## TRY IT
Search the data below for the string "access". Extract every line that contains it.

***** MATERIAL TO PROCESS *****

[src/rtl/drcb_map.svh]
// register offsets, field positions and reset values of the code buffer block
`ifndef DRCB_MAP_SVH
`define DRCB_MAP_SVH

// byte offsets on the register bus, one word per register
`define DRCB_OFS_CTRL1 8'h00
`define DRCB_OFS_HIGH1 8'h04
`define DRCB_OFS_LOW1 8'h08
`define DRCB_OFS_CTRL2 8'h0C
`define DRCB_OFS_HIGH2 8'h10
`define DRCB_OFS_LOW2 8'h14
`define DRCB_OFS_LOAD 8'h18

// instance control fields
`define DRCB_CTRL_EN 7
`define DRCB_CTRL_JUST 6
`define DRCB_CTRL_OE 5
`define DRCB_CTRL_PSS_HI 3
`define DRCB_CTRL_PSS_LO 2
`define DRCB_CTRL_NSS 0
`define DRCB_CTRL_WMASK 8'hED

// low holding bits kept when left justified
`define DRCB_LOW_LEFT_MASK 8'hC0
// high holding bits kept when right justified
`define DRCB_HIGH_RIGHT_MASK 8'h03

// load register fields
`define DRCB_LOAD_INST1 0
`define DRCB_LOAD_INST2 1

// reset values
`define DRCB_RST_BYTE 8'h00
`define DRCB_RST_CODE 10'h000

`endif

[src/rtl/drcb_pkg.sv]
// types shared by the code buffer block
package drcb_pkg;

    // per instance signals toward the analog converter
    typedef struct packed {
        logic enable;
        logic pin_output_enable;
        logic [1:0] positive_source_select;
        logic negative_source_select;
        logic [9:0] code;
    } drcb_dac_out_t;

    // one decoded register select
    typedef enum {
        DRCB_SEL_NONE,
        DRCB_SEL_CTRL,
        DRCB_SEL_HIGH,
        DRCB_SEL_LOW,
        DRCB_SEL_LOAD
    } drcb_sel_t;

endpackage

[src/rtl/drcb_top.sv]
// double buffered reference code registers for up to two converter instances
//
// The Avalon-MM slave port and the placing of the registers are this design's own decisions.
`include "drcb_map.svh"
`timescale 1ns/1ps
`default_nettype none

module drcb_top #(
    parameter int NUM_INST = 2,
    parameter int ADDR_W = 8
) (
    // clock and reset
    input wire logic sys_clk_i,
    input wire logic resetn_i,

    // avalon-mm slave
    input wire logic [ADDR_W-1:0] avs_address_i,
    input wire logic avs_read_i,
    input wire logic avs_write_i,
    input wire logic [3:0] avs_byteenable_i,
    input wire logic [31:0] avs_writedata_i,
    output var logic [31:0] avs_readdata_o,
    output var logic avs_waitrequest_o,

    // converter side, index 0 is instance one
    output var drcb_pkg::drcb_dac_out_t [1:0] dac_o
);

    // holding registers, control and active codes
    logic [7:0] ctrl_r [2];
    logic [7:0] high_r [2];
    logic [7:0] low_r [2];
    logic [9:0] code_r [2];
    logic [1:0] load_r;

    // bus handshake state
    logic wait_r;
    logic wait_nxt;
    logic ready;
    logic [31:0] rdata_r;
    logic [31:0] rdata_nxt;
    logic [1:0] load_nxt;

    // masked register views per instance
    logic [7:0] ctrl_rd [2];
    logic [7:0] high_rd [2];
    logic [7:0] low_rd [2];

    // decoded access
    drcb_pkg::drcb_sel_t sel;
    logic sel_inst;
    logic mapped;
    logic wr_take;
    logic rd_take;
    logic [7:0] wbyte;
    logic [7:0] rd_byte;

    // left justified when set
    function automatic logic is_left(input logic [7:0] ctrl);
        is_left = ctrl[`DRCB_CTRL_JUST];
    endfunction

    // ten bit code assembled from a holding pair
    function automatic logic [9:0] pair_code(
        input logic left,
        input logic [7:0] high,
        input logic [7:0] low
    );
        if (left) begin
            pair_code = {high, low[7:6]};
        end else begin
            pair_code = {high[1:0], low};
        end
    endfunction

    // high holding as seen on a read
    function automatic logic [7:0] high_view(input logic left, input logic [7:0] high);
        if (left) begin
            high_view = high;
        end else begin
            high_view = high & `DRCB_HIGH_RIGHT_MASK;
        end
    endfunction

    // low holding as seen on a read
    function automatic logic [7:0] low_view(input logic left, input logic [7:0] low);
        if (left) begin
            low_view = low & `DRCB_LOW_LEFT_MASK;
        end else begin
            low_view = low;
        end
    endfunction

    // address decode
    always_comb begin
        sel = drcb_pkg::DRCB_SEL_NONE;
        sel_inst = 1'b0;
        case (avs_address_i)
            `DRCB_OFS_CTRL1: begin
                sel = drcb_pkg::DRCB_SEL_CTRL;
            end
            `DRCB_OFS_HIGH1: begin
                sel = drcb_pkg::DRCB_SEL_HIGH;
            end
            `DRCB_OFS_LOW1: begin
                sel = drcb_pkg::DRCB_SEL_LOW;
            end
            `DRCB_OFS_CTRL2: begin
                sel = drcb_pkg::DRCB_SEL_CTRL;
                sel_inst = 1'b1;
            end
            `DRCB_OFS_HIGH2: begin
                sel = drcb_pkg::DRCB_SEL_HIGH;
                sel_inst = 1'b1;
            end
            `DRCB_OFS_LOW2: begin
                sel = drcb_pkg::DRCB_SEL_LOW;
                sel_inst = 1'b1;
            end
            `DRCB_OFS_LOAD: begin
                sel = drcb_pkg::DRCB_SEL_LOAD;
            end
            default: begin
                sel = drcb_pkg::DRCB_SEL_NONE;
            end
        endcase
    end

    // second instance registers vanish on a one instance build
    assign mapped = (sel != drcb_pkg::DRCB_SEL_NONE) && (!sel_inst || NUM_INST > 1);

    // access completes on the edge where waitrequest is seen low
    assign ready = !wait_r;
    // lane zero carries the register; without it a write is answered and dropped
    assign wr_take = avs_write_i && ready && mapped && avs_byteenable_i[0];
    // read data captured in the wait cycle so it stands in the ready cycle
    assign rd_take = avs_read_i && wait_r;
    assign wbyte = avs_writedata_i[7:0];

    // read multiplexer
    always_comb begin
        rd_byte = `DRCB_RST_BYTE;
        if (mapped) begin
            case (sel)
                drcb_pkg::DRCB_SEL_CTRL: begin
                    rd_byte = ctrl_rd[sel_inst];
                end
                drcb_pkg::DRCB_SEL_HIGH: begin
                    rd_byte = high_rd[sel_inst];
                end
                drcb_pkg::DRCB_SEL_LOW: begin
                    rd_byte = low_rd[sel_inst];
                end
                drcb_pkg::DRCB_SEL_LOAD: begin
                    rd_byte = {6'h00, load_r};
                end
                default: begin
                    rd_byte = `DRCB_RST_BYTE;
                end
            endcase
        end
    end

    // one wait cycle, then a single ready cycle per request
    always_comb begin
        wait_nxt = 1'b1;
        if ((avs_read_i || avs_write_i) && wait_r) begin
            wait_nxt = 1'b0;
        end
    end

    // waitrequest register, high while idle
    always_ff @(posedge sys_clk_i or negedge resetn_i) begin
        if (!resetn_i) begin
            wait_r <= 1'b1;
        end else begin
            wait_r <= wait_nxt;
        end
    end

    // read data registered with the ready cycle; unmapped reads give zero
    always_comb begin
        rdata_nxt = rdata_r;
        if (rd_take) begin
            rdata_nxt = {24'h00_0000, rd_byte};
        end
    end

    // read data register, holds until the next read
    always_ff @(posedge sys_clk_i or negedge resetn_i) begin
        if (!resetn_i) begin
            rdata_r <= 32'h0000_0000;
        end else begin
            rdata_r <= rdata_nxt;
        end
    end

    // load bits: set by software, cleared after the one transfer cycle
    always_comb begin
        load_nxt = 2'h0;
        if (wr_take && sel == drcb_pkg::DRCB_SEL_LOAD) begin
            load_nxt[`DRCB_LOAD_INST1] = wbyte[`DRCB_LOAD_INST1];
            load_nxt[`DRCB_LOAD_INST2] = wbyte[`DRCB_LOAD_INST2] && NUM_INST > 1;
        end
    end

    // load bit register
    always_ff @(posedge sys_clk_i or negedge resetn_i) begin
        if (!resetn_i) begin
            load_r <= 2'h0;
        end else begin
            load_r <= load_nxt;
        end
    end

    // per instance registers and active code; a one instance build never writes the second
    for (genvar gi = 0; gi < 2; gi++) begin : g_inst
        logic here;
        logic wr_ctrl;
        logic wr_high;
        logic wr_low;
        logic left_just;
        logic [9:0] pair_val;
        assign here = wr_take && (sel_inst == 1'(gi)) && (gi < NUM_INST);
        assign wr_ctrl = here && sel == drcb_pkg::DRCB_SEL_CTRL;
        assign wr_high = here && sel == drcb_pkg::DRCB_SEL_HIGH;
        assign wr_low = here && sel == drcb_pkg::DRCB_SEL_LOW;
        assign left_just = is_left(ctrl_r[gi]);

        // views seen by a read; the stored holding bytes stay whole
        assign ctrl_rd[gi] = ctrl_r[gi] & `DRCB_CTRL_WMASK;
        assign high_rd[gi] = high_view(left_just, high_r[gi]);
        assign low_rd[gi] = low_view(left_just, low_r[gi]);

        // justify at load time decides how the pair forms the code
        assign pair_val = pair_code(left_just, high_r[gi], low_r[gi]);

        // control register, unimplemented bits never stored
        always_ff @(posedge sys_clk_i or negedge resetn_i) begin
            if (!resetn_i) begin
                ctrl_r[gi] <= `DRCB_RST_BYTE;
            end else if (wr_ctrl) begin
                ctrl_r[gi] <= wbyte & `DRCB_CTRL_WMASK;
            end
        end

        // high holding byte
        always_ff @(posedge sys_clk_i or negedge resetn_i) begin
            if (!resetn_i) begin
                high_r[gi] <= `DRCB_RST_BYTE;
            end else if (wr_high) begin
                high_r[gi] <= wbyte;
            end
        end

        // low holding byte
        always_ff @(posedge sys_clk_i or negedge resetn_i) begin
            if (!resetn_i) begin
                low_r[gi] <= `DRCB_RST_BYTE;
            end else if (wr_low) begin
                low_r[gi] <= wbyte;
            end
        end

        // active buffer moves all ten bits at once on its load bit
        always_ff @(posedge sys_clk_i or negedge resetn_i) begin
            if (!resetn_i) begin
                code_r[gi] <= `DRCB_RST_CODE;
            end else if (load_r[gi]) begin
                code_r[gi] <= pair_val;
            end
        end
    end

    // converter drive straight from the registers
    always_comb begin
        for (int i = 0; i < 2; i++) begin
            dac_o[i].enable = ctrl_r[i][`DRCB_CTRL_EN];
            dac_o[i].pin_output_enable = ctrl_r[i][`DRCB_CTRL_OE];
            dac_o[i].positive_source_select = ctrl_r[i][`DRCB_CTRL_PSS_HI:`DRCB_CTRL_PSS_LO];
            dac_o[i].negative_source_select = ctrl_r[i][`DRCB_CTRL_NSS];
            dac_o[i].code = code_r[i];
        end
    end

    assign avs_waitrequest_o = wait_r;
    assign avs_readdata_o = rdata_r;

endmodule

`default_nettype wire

*****
***** MATERIAL TO PROCESS *****

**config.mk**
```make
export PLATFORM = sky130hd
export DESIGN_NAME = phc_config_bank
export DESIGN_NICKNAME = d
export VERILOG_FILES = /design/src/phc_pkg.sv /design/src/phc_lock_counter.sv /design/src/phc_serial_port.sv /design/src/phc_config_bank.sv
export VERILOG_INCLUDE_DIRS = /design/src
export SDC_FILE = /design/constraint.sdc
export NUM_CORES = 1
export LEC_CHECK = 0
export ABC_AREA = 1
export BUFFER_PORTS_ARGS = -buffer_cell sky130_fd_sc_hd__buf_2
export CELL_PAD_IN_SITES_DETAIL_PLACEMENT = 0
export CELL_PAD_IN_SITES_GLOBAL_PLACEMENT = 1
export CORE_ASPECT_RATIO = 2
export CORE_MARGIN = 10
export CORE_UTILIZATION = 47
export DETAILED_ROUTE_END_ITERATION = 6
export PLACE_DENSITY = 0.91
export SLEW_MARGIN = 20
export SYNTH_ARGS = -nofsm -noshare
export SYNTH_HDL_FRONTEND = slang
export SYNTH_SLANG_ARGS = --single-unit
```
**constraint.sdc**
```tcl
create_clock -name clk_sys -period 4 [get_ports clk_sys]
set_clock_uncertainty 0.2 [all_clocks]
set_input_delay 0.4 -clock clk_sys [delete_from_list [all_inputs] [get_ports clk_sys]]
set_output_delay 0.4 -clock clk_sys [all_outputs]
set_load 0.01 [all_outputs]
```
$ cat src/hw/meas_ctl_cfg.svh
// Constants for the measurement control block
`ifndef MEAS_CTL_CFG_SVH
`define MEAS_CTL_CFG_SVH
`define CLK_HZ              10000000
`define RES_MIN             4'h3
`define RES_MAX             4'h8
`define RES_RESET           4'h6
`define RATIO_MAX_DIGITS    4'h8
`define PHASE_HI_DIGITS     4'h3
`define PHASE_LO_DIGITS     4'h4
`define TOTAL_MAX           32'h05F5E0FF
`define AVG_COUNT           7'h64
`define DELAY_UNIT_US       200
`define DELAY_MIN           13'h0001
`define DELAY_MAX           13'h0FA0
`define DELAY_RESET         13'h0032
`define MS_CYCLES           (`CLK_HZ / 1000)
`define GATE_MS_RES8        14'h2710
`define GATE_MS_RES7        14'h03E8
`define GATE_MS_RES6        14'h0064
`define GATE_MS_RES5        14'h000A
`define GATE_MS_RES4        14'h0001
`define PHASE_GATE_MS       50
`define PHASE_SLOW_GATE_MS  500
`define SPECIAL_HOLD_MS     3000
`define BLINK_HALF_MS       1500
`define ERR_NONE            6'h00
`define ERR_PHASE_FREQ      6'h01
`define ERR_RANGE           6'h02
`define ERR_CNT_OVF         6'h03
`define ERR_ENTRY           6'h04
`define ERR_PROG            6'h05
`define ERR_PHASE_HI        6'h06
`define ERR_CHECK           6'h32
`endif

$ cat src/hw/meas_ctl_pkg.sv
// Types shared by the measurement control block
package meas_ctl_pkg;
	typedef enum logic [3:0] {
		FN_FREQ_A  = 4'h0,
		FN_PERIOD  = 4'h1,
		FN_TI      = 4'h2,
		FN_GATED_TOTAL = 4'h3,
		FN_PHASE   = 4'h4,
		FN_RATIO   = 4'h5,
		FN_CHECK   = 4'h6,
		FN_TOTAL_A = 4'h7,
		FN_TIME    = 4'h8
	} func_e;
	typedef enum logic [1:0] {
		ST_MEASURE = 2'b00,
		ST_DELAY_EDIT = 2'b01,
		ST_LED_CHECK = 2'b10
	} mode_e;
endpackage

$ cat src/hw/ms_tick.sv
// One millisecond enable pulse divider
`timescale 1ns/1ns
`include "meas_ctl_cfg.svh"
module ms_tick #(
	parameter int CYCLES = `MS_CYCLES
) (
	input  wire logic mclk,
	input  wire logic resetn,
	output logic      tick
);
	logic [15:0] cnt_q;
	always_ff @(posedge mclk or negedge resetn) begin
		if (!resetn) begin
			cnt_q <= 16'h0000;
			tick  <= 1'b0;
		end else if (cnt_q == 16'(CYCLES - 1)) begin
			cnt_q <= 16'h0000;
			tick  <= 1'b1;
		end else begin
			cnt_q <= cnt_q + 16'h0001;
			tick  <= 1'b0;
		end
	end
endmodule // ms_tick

*****
***** MATERIAL TO PROCESS *****

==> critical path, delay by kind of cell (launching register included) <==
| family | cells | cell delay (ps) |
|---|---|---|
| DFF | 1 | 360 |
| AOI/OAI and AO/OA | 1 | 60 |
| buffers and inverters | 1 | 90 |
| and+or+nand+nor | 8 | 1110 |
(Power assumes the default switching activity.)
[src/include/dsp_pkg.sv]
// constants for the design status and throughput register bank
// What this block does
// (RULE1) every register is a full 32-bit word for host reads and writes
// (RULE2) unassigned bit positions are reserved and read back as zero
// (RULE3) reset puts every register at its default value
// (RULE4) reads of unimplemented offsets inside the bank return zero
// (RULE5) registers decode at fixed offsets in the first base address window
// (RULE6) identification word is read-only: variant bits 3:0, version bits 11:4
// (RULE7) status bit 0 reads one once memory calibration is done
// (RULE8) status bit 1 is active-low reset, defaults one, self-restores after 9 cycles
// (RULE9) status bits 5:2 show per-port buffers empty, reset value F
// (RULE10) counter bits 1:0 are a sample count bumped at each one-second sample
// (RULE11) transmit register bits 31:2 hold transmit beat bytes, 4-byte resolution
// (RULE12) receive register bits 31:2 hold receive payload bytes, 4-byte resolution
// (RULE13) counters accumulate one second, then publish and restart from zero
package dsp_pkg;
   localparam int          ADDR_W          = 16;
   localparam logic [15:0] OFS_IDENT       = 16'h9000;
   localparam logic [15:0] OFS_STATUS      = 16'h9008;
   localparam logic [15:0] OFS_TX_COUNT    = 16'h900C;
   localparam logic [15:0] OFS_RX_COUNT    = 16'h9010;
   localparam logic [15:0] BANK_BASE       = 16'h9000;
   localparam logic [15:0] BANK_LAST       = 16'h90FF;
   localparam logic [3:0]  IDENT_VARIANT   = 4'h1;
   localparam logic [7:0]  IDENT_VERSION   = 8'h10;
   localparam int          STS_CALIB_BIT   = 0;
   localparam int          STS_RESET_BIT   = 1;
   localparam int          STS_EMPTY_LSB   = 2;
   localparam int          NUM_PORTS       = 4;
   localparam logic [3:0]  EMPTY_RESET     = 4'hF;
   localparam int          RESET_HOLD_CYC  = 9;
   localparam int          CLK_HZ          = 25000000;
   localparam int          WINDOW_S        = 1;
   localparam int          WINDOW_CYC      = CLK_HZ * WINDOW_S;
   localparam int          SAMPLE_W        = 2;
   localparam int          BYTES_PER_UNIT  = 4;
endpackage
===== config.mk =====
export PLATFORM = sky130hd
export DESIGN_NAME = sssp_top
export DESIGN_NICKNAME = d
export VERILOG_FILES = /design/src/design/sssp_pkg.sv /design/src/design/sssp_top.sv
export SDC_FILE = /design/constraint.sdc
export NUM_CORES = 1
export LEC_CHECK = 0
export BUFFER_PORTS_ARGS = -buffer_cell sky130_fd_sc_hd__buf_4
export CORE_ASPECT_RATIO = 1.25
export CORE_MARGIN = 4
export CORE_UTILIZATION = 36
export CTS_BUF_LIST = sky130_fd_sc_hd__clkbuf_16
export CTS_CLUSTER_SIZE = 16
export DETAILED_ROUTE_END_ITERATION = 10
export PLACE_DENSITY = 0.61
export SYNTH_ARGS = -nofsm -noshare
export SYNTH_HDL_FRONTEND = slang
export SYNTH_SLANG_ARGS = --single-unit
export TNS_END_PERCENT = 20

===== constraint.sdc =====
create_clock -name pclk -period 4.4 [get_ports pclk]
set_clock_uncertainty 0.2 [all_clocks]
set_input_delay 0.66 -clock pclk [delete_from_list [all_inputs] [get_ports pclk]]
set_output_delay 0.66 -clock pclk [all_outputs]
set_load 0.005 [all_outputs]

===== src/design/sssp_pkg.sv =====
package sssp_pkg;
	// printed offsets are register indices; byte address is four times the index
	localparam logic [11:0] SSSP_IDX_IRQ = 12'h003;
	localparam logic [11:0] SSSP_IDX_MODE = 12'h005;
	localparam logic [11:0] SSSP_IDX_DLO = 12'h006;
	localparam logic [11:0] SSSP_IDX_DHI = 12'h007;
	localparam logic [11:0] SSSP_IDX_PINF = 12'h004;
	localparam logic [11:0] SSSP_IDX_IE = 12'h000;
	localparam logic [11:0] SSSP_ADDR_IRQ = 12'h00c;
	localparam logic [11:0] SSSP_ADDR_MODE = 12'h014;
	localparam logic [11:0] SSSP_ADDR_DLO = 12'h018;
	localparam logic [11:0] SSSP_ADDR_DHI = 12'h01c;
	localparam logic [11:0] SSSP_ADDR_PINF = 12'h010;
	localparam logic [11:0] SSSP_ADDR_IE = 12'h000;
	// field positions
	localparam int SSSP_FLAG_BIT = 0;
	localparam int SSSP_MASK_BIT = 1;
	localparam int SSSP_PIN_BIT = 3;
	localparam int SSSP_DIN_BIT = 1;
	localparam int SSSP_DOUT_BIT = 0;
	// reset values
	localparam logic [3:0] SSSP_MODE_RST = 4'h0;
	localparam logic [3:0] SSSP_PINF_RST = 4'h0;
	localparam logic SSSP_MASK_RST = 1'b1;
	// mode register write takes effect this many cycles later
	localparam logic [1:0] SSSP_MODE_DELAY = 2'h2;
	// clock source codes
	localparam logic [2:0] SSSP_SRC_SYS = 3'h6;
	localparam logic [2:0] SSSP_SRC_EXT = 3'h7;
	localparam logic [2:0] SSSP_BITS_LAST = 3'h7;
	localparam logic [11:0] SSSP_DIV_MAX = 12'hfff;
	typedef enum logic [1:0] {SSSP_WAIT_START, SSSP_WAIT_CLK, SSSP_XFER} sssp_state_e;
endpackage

*****

## TASK OUTPUT
    // decoded access
    // access completes on the edge where waitrequest is seen low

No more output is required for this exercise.